Problem statement - Please quote exactly the lines below from the line containing "slew_viol_final: 0" to the line containing "grtUsageTotal_pct: 19.5", both lines included, and nothing else.

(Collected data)
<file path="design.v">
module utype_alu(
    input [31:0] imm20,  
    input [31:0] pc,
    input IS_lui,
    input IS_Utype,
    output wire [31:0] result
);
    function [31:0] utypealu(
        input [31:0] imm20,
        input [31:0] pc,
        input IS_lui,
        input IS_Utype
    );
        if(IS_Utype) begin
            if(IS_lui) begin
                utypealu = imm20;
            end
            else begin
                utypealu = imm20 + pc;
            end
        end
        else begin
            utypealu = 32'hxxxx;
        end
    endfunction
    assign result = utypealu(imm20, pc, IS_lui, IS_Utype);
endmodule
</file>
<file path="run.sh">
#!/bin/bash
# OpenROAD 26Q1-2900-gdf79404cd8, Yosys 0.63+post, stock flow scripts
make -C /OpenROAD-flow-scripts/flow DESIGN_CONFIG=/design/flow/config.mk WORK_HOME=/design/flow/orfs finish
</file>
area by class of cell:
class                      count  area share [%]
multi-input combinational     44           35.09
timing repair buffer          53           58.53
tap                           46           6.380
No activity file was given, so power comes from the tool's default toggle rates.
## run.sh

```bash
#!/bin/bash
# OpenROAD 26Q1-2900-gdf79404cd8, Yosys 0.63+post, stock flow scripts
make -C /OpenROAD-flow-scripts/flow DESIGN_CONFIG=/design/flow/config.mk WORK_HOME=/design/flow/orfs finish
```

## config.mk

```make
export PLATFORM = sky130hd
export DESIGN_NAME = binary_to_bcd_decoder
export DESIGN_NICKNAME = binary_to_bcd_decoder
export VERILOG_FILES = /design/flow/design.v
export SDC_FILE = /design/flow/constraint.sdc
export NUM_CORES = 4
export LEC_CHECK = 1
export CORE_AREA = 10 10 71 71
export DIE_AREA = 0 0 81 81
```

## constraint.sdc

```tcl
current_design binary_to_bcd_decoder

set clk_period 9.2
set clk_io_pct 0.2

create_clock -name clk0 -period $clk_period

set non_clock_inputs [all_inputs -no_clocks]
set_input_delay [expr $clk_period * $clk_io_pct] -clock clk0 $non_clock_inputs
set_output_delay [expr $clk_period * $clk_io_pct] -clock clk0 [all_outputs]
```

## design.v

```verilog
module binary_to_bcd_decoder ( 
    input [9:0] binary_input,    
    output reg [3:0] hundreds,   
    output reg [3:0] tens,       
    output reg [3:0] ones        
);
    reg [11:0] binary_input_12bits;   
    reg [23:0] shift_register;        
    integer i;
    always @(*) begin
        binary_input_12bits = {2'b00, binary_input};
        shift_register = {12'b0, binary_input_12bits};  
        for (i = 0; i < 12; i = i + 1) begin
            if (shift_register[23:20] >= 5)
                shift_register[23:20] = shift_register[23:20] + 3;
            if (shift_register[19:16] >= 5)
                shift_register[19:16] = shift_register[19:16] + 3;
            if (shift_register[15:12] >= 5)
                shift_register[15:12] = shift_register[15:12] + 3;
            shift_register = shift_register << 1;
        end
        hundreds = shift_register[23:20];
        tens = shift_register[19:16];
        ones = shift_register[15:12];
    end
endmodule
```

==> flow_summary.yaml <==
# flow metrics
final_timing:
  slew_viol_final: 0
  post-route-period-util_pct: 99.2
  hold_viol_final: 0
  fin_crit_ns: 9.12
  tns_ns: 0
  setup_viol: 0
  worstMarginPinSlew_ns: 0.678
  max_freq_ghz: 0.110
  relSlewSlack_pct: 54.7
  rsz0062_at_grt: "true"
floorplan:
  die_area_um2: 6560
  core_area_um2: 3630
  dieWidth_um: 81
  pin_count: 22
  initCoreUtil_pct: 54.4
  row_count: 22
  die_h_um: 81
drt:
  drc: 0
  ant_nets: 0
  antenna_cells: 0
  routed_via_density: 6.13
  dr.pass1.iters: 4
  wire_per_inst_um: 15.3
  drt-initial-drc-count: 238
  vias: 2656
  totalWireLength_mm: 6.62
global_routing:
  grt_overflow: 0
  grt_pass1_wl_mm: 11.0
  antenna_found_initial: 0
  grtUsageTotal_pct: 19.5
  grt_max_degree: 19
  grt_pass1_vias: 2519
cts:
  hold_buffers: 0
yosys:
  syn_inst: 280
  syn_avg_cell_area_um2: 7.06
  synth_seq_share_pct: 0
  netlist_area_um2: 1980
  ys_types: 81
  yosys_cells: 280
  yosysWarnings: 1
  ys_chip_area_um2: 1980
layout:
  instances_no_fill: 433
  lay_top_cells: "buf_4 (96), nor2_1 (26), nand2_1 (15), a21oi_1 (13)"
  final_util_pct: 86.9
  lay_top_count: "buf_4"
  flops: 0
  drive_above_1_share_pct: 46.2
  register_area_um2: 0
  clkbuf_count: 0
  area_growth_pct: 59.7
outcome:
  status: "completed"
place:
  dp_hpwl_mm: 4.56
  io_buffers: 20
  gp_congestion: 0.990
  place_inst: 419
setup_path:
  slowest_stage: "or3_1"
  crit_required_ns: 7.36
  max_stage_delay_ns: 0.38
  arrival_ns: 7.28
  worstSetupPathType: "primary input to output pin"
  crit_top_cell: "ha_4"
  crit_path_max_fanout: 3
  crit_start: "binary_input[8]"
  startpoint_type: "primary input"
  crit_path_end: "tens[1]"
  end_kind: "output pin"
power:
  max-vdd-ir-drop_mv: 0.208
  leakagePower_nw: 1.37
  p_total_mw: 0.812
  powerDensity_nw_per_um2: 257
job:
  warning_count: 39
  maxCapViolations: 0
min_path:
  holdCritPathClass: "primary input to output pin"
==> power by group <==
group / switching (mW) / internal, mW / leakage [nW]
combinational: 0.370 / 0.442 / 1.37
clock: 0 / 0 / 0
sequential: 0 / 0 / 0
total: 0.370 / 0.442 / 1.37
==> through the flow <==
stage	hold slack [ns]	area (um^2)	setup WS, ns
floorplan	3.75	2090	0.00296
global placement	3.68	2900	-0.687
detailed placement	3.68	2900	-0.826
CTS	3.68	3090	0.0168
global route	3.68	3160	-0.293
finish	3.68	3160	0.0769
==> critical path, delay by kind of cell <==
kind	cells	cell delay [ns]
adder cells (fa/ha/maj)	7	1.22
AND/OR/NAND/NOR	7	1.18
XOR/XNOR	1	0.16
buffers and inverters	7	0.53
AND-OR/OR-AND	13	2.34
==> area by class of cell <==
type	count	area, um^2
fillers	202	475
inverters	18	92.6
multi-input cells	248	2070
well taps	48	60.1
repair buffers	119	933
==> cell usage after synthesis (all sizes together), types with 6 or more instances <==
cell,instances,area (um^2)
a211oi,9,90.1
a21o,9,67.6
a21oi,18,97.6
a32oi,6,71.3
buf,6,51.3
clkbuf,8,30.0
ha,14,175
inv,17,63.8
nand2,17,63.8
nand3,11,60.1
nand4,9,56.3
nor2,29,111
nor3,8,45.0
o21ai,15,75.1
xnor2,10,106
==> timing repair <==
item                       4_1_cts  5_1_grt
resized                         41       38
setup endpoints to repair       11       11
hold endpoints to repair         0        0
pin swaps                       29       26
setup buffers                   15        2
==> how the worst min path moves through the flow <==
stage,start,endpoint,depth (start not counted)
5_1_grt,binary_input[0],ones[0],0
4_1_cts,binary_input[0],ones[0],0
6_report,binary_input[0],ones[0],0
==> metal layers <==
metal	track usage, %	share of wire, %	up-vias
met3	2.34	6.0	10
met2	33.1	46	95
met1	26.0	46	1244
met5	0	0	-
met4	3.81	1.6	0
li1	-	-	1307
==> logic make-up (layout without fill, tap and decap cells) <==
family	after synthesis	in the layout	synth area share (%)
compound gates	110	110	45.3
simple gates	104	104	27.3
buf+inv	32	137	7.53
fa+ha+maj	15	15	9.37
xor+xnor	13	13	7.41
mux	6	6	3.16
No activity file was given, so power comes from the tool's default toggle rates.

Exercise solution -
  slew_viol_final: 0
  post-route-period-util_pct: 99.2
  hold_viol_final: 0
  fin_crit_ns: 9.12
  tns_ns: 0
  setup_viol: 0
  worstMarginPinSlew_ns: 0.678
  max_freq_ghz: 0.110
  relSlewSlack_pct: 54.7
  rsz0062_at_grt: "true"
floorplan:
  die_area_um2: 6560
  core_area_um2: 3630
  dieWidth_um: 81
  pin_count: 22
  initCoreUtil_pct: 54.4
  row_count: 22
  die_h_um: 81
drt:
  drc: 0
  ant_nets: 0
  antenna_cells: 0
  routed_via_density: 6.13
  dr.pass1.iters: 4
  wire_per_inst_um: 15.3
  drt-initial-drc-count: 238
  vias: 2656
  totalWireLength_mm: 6.62
global_routing:
  grt_overflow: 0
  grt_pass1_wl_mm: 11.0
  antenna_found_initial: 0
  grtUsageTotal_pct: 19.5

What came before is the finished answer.